THE DATA »
== Segment start ==
--- src/hdl/hd44780_timing_pkg.sv ---
/*
 * HD44780 bus timing package
 *  data bus and byte widths for the 4-bit interface
 *  default E pulse timing in clocks, sized for a 6 MHz clock
 */

package hd44780_timing_pkg;

    // ******************************
    // bus widths
    // ******************************
    localparam int NYBBLE_W = 4;          // DB7..DB4 only, 4-bit mode
    localparam int BYTE_W   = 8;          // one LCD command or data byte

    // ******************************
    // short bus delays, in clocks
    // ******************************

    // rs and data valid before E rises (tAS, 40 ns min)
    localparam int DEF_TICKS_TAS   = 1;

    // E high width (PWEH, 230 ns min)
    localparam int DEF_TICKS_PWEH  = 3;

    // E rise to the earliest next E rise (tcycE, 500 ns min)
    // must stay above the E high width
    localparam int DEF_TICKS_TCYCE = 6;

endpackage

--- src/hdl/hd44780_board_pkg.sv ---
/*
 * board package
 *  external LED count, alive blinker and PWM defaults
 *  the byte and register select sent once the button arms the design
 */

package hd44780_board_pkg;

    // ******************************
    // alive LEDs
    // ******************************
    localparam int NUM_EXT_LEDS   = 4;     // active low, pin sinks the cathode
    localparam int DEF_BLINK_BITS = 22;    // blink period of about 0.7 s at 6 MHz

    // RGB lit only when the low PWM bits of the counter are all ones
    // so 3 bits gives a 1/8 duty dim
    localparam int DEF_PWM_BITS   = 3;

    // ******************************
    // test transfer
    // ******************************

    // ascii 'G', two easy nybbles to spot on the analyzer
    localparam logic [hd44780_timing_pkg::BYTE_W-1:0] DEF_TEST_BYTE = 8'h47;

    localparam logic DEF_TEST_RS = 1'b1;   // 1 = data register, 0 = command

endpackage

--- src/hdl/hd44780_nybble_sender.sv ---
/*
 * HD44780 nybble sender
 *  puts rs and one nybble on the LCD bus per strobe
 *  then one E pulse of fixed width, and a cycle hold before busy drops
 */
`timescale 1ns/1ps

module hd44780_nybble_sender #(
    parameter int TICKS_TAS   = hd44780_timing_pkg::DEF_TICKS_TAS,
    parameter int TICKS_PWEH  = hd44780_timing_pkg::DEF_TICKS_PWEH,
    parameter int TICKS_TCYCE = hd44780_timing_pkg::DEF_TICKS_TCYCE
) (
    input  logic                                    clk,
    input  logic                                    i_rst,
    input  logic                                    i_stb,       // one cycle, ignored while busy
    input  logic                                    i_rs,
    input  logic [hd44780_timing_pkg::NYBBLE_W-1:0] i_nybble,
    output logic                                    o_busy,
    output logic                                    o_lcd_rs,    // R/W tied low on the board
    output logic                                    o_lcd_e,
    output logic [hd44780_timing_pkg::NYBBLE_W-1:0] o_lcd_data   // to DB7..DB4
);

    // counter only has to hold the longest reload value
    localparam int MAX_AB    = (TICKS_TAS > TICKS_PWEH) ? TICKS_TAS : TICKS_PWEH;
    localparam int MAX_TICKS = (MAX_AB > TICKS_TCYCE) ? MAX_AB : TICKS_TCYCE;
    localparam int CNT_W     = $clog2(MAX_TICKS + 1);

    localparam logic [1:0] ST_IDLE  = 2'd0;
    localparam logic [1:0] ST_SETUP = 2'd1;   // rs/data on the pins, E low
    localparam logic [1:0] ST_EHIGH = 2'd2;
    localparam logic [1:0] ST_HOLD  = 2'd3;   // E low again, rest of tcycE

    logic [1:0]       state;
    logic [CNT_W-1:0] tick_cnt;               // counts down to zero in every state
    logic             cnt_done;

    assign cnt_done = (tick_cnt == '0);
    assign o_busy   = (state != ST_IDLE);     // rises on the edge that takes the strobe

    // ******************************
    // FSM and pin registers
    // ******************************
    always_ff @(posedge clk) begin
        if (i_rst) begin
            state      <= ST_IDLE;
            tick_cnt   <= '0;
            o_lcd_e    <= 1'b0;
            o_lcd_rs   <= 1'b0;
            o_lcd_data <= '0;
        end else begin
            case (state)
                ST_IDLE: begin
                    if (i_stb) begin
                        o_lcd_rs   <= i_rs;           // held until the next strobe
                        o_lcd_data <= i_nybble;
                        tick_cnt   <= CNT_W'(TICKS_TAS - 1);
                        state      <= ST_SETUP;
                    end
                end
                ST_SETUP: begin
                    if (cnt_done) begin
                        o_lcd_e  <= 1'b1;             // TICKS_TAS after the strobe edge
                        tick_cnt <= CNT_W'(TICKS_PWEH - 1);
                        state    <= ST_EHIGH;
                    end else begin
                        tick_cnt <= tick_cnt - 1'b1;
                    end
                end
                ST_EHIGH: begin
                    if (cnt_done) begin
                        o_lcd_e  <= 1'b0;             // LCD latches on this falling edge
                        tick_cnt <= CNT_W'(TICKS_TCYCE - TICKS_PWEH - 1);
                        state    <= ST_HOLD;
                    end else begin
                        tick_cnt <= tick_cnt - 1'b1;
                    end
                end
                default: begin                        // ST_HOLD
                    if (cnt_done) begin
                        state <= ST_IDLE;             // TICKS_TCYCE after E rose
                    end else begin
                        tick_cnt <= tick_cnt - 1'b1;
                    end
                end
            endcase
        end
    end

    // ******************************
    // checks
    // ******************************
    a_e_inside_busy : assert property (@(posedge clk) disable iff (i_rst)
        o_lcd_e |-> o_busy);

    // exact PWEH on the pin, no stretch and no glitch
    a_e_width : assert property (@(posedge clk) disable iff (i_rst)
        $rose(o_lcd_e) |-> o_lcd_e [*TICKS_PWEH] ##1 !o_lcd_e);

endmodule

--- src/hdl/hd44780_bytesender.sv ---
/*
 * HD44780 byte sender
 *  latches a byte and sends it as two nybble transfers, high first
 *  busy covers both transfers with no gap
 */
`timescale 1ns/1ps

module hd44780_bytesender #(
    parameter int TICKS_TAS   = hd44780_timing_pkg::DEF_TICKS_TAS,
    parameter int TICKS_PWEH  = hd44780_timing_pkg::DEF_TICKS_PWEH,
    parameter int TICKS_TCYCE = hd44780_timing_pkg::DEF_TICKS_TCYCE
) (
    input  logic                                    clk,
    input  logic                                    i_rst,
    input  logic                                    i_stb,      // one cycle pulse
    input  logic                                    i_rs,
    input  logic [hd44780_timing_pkg::BYTE_W-1:0]   i_byte,
    output logic                                    o_busy,
    output logic                                    o_lcd_rs,
    output logic                                    o_lcd_e,
    output logic [hd44780_timing_pkg::NYBBLE_W-1:0] o_lcd_data
);

    localparam int NW = hd44780_timing_pkg::NYBBLE_W;

    localparam logic [2:0] ST_IDLE    = 3'd0;
    localparam logic [2:0] ST_HI_STB  = 3'd1;   // strobe high nybble
    localparam logic [2:0] ST_HI_WAIT = 3'd2;
    localparam logic [2:0] ST_LO_STB  = 3'd3;   // strobe low nybble
    localparam logic [2:0] ST_LO_WAIT = 3'd4;

    logic [2:0]                              state;
    logic [hd44780_timing_pkg::BYTE_W-1:0]   byte_q;    // byte of the accepted strobe
    logic                                    rs_q;
    logic                                    ns_stb;
    logic                                    ns_busy;
    logic [NW-1:0]                           ns_nybble;

    assign o_busy    = (state != ST_IDLE);
    assign ns_stb    = (state == ST_HI_STB) || (state == ST_LO_STB);
    assign ns_nybble = (state == ST_HI_STB) ? byte_q[2*NW-1:NW] : byte_q[NW-1:0];

    always_ff @(posedge clk) begin
        if (i_rst) begin
            state <= ST_IDLE;
        end else begin
            case (state)
                ST_IDLE: begin
                    if (i_stb) begin
                        state <= ST_HI_STB;
                    end
                end
                ST_HI_STB:  state <= ST_HI_WAIT;
                ST_HI_WAIT: begin
                    if (!ns_busy) begin         // high nybble done incl. cycle hold
                        state <= ST_LO_STB;
                    end
                end
                ST_LO_STB:  state <= ST_LO_WAIT;
                ST_LO_WAIT: begin
                    if (!ns_busy) begin
                        state <= ST_IDLE;       // end of byte, busy falls here
                    end
                end
                default:    state <= ST_IDLE;
            endcase
        end
    end

    // latch byte and rs with the accepted strobe only
    always_ff @(posedge clk) begin
        if (i_stb && !o_busy) begin
            byte_q <= i_byte;
            rs_q   <= i_rs;
        end
    end

    hd44780_nybble_sender #(
        .TICKS_TAS   (TICKS_TAS),
        .TICKS_PWEH  (TICKS_PWEH),
        .TICKS_TCYCE (TICKS_TCYCE)
    ) u_nybble_sender (
        .clk        (clk),
        .i_rst      (i_rst),
        .i_stb      (ns_stb),
        .i_rs       (rs_q),
        .i_nybble   (ns_nybble),
        .o_busy     (ns_busy),
        .o_lcd_rs   (o_lcd_rs),
        .o_lcd_e    (o_lcd_e),
        .o_lcd_data (o_lcd_data)
    );

    // high nybble finishing chains straight into the low one with busy held
    a_no_gap : assert property (@(posedge clk) disable iff (i_rst)
        $fell(ns_busy) && (state == ST_HI_WAIT) |=> ns_stb && o_busy);

endmodule

--- src/hdl/lcd_send_sequencer.sv ---
/*
 * LCD send sequencer
 *  button synchronizer and sticky arm latch, analyzer strobe
 *  LCD reset extension, one-shot FSM that sends the test byte
 */
`timescale 1ns/1ps

module lcd_send_sequencer #(
    parameter logic [hd44780_timing_pkg::BYTE_W-1:0] TEST_BYTE =
        hd44780_board_pkg::DEF_TEST_BYTE,
    parameter logic TEST_RS = hd44780_board_pkg::DEF_TEST_RS
) (
    input  logic                                  clk,
    input  logic                                  i_rst,
    input  logic                                  i_button_n,   // async, bouncy, active low
    input  logic                                  i_busy,
    output logic                                  o_armed,
    output logic                                  o_la_strobe,
    output logic                                  o_lcd_rst,
    output logic                                  o_stb,
    output logic                                  o_rs,
    output logic [hd44780_timing_pkg::BYTE_W-1:0] o_byte
);

    localparam logic [1:0] ST_IDLE      = 2'd0;
    localparam logic [1:0] ST_LOAD      = 2'd1;
    localparam logic [1:0] ST_WAIT_BUSY = 2'd2;
    localparam logic [1:0] ST_LOCKUP    = 2'd3;

    logic [1:0] btn_sync;     // [1] is the settled sample
    logic       armed_q;
    logic [1:0] state;
    logic       stb_seen;

    // first low sample arms for good, bounces after that do nothing
    always_ff @(posedge clk) begin
        if (i_rst) begin
            btn_sync <= 2'b11;    // released
            armed_q  <= 1'b0;
        end else begin
            btn_sync <= {btn_sync[0], i_button_n};
            if (!btn_sync[1]) begin
                armed_q <= 1'b1;
            end
        end
    end

    assign o_armed     = armed_q;
    assign o_la_strobe = armed_q;              // analyzer triggers on its rising edge
    assign o_lcd_rst   = i_rst | ~armed_q;     // LCD path held until armed

    assign o_stb  = (state == ST_LOAD);
    assign o_rs   = TEST_RS;
    assign o_byte = TEST_BYTE;

    // ******************************
    // one-shot send
    // ******************************
    always_ff @(posedge clk) begin
        if (o_lcd_rst) begin
            state    <= ST_IDLE;
            stb_seen <= 1'b0;
        end else begin
            if (o_stb) begin
                stb_seen <= 1'b1;
            end
            case (state)
                ST_IDLE:      state <= ST_LOAD;       // one idle cycle after arming
                ST_LOAD:      state <= ST_WAIT_BUSY;  // strobe is high in this state
                ST_WAIT_BUSY: begin
                    if (!i_busy) begin                // busy already up from the strobe edge
                        state <= ST_LOCKUP;
                    end
                end
                default:      state <= ST_LOCKUP;     // stays here until reset
            endcase
        end
    end

    a_one_strobe : assert property (@(posedge clk) disable iff (o_lcd_rst)
        o_stb |-> !stb_seen ##1 !o_stb);

endmodule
== Segment end ==
WORK TO BE COMPLETED » From the entries above, return exactly the line containing "localparam int DEF_PWM_BITS", the line containing "localparam logic [hd44780_timing_pkg::BYTE_W-1:0]", and all lines between, and nothing else.

YOUR RESPONSE »
    localparam int DEF_PWM_BITS   = 3;

    // ******************************
    // test transfer
    // ******************************

    // ascii 'G', two easy nybbles to spot on the analyzer
    localparam logic [hd44780_timing_pkg::BYTE_W-1:0] DEF_TEST_BYTE = 8'h47;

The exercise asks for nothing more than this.